◆ **WHAT THE TASK REQUIRES**:
Everything from the line that holds "# Worst setup path after layout" through the end of the data below should be output exactly, both ends included.

◆ **PROVIDED DATA**:
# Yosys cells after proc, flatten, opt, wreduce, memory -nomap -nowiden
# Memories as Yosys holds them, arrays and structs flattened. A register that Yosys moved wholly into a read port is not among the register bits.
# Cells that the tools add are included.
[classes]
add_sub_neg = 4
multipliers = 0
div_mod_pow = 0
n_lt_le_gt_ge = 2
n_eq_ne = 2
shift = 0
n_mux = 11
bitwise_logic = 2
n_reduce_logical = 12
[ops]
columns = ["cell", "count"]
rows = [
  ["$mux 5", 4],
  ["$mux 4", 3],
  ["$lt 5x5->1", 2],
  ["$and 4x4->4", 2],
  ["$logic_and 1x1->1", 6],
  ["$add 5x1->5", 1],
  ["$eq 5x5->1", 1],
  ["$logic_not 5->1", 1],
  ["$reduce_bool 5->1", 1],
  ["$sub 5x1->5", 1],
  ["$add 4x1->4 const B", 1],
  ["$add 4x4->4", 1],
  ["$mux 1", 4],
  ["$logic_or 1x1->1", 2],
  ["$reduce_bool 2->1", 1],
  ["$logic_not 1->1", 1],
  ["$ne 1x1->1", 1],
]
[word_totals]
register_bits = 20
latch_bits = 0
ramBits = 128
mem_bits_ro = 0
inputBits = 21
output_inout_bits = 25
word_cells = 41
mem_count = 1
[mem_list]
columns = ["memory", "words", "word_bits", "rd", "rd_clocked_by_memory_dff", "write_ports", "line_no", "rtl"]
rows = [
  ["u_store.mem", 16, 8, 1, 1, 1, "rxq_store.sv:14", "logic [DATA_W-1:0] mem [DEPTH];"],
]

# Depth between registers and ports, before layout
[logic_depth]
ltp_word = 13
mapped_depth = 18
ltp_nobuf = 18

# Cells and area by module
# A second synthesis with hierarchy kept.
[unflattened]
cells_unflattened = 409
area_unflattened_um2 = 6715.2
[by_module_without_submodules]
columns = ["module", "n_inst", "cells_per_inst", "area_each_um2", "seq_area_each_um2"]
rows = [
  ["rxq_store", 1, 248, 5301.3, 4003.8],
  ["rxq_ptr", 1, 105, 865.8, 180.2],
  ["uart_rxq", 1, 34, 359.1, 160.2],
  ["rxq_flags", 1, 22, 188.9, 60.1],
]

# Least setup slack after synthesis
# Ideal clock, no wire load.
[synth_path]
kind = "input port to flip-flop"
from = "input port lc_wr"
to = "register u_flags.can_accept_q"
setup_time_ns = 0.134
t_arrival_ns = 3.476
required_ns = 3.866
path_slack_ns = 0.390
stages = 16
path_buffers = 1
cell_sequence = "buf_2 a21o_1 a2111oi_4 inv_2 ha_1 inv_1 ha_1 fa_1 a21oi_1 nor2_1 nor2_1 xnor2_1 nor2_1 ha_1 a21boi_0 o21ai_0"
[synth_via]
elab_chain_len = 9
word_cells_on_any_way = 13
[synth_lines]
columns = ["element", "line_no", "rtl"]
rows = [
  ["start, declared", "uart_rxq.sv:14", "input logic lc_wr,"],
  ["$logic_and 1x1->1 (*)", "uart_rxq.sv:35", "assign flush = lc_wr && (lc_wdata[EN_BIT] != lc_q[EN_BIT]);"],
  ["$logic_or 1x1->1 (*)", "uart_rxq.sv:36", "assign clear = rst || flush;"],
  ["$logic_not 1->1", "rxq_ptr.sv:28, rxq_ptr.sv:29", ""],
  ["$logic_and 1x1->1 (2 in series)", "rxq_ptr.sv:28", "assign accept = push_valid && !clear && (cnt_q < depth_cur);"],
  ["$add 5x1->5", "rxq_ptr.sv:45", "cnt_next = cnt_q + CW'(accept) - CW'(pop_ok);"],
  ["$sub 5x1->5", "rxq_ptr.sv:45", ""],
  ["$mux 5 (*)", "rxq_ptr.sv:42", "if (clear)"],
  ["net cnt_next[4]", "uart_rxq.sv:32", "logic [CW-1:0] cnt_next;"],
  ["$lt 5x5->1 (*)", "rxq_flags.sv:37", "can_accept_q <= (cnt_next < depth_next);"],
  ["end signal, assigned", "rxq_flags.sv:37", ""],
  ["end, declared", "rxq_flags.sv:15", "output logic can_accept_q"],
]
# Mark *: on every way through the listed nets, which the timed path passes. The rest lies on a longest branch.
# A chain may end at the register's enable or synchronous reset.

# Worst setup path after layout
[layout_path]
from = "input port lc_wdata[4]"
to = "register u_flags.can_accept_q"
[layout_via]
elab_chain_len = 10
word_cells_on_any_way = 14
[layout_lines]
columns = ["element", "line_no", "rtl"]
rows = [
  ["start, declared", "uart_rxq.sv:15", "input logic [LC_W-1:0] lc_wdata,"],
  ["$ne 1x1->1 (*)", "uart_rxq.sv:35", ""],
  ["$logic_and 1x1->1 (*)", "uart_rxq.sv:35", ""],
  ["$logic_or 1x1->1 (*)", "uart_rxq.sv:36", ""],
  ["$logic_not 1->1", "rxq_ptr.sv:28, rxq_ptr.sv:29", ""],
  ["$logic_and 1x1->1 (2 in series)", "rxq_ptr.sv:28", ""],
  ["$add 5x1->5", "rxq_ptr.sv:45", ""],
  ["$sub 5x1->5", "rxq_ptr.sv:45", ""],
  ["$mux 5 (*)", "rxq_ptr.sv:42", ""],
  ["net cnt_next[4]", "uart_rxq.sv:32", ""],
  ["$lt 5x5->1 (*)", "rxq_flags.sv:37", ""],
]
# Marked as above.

◆ **TASK SOLUTION**:
# Worst setup path after layout
[layout_path]
from = "input port lc_wdata[4]"
to = "register u_flags.can_accept_q"
[layout_via]
elab_chain_len = 10
word_cells_on_any_way = 14
[layout_lines]
columns = ["element", "line_no", "rtl"]
rows = [
  ["start, declared", "uart_rxq.sv:15", "input logic [LC_W-1:0] lc_wdata,"],
  ["$ne 1x1->1 (*)", "uart_rxq.sv:35", ""],
  ["$logic_and 1x1->1 (*)", "uart_rxq.sv:35", ""],
  ["$logic_or 1x1->1 (*)", "uart_rxq.sv:36", ""],
  ["$logic_not 1->1", "rxq_ptr.sv:28, rxq_ptr.sv:29", ""],
  ["$logic_and 1x1->1 (2 in series)", "rxq_ptr.sv:28", ""],
  ["$add 5x1->5", "rxq_ptr.sv:45", ""],
  ["$sub 5x1->5", "rxq_ptr.sv:45", ""],
  ["$mux 5 (*)", "rxq_ptr.sv:42", ""],
  ["net cnt_next[4]", "uart_rxq.sv:32", ""],
  ["$lt 5x5->1 (*)", "rxq_flags.sv:37", ""],
]
# Marked as above.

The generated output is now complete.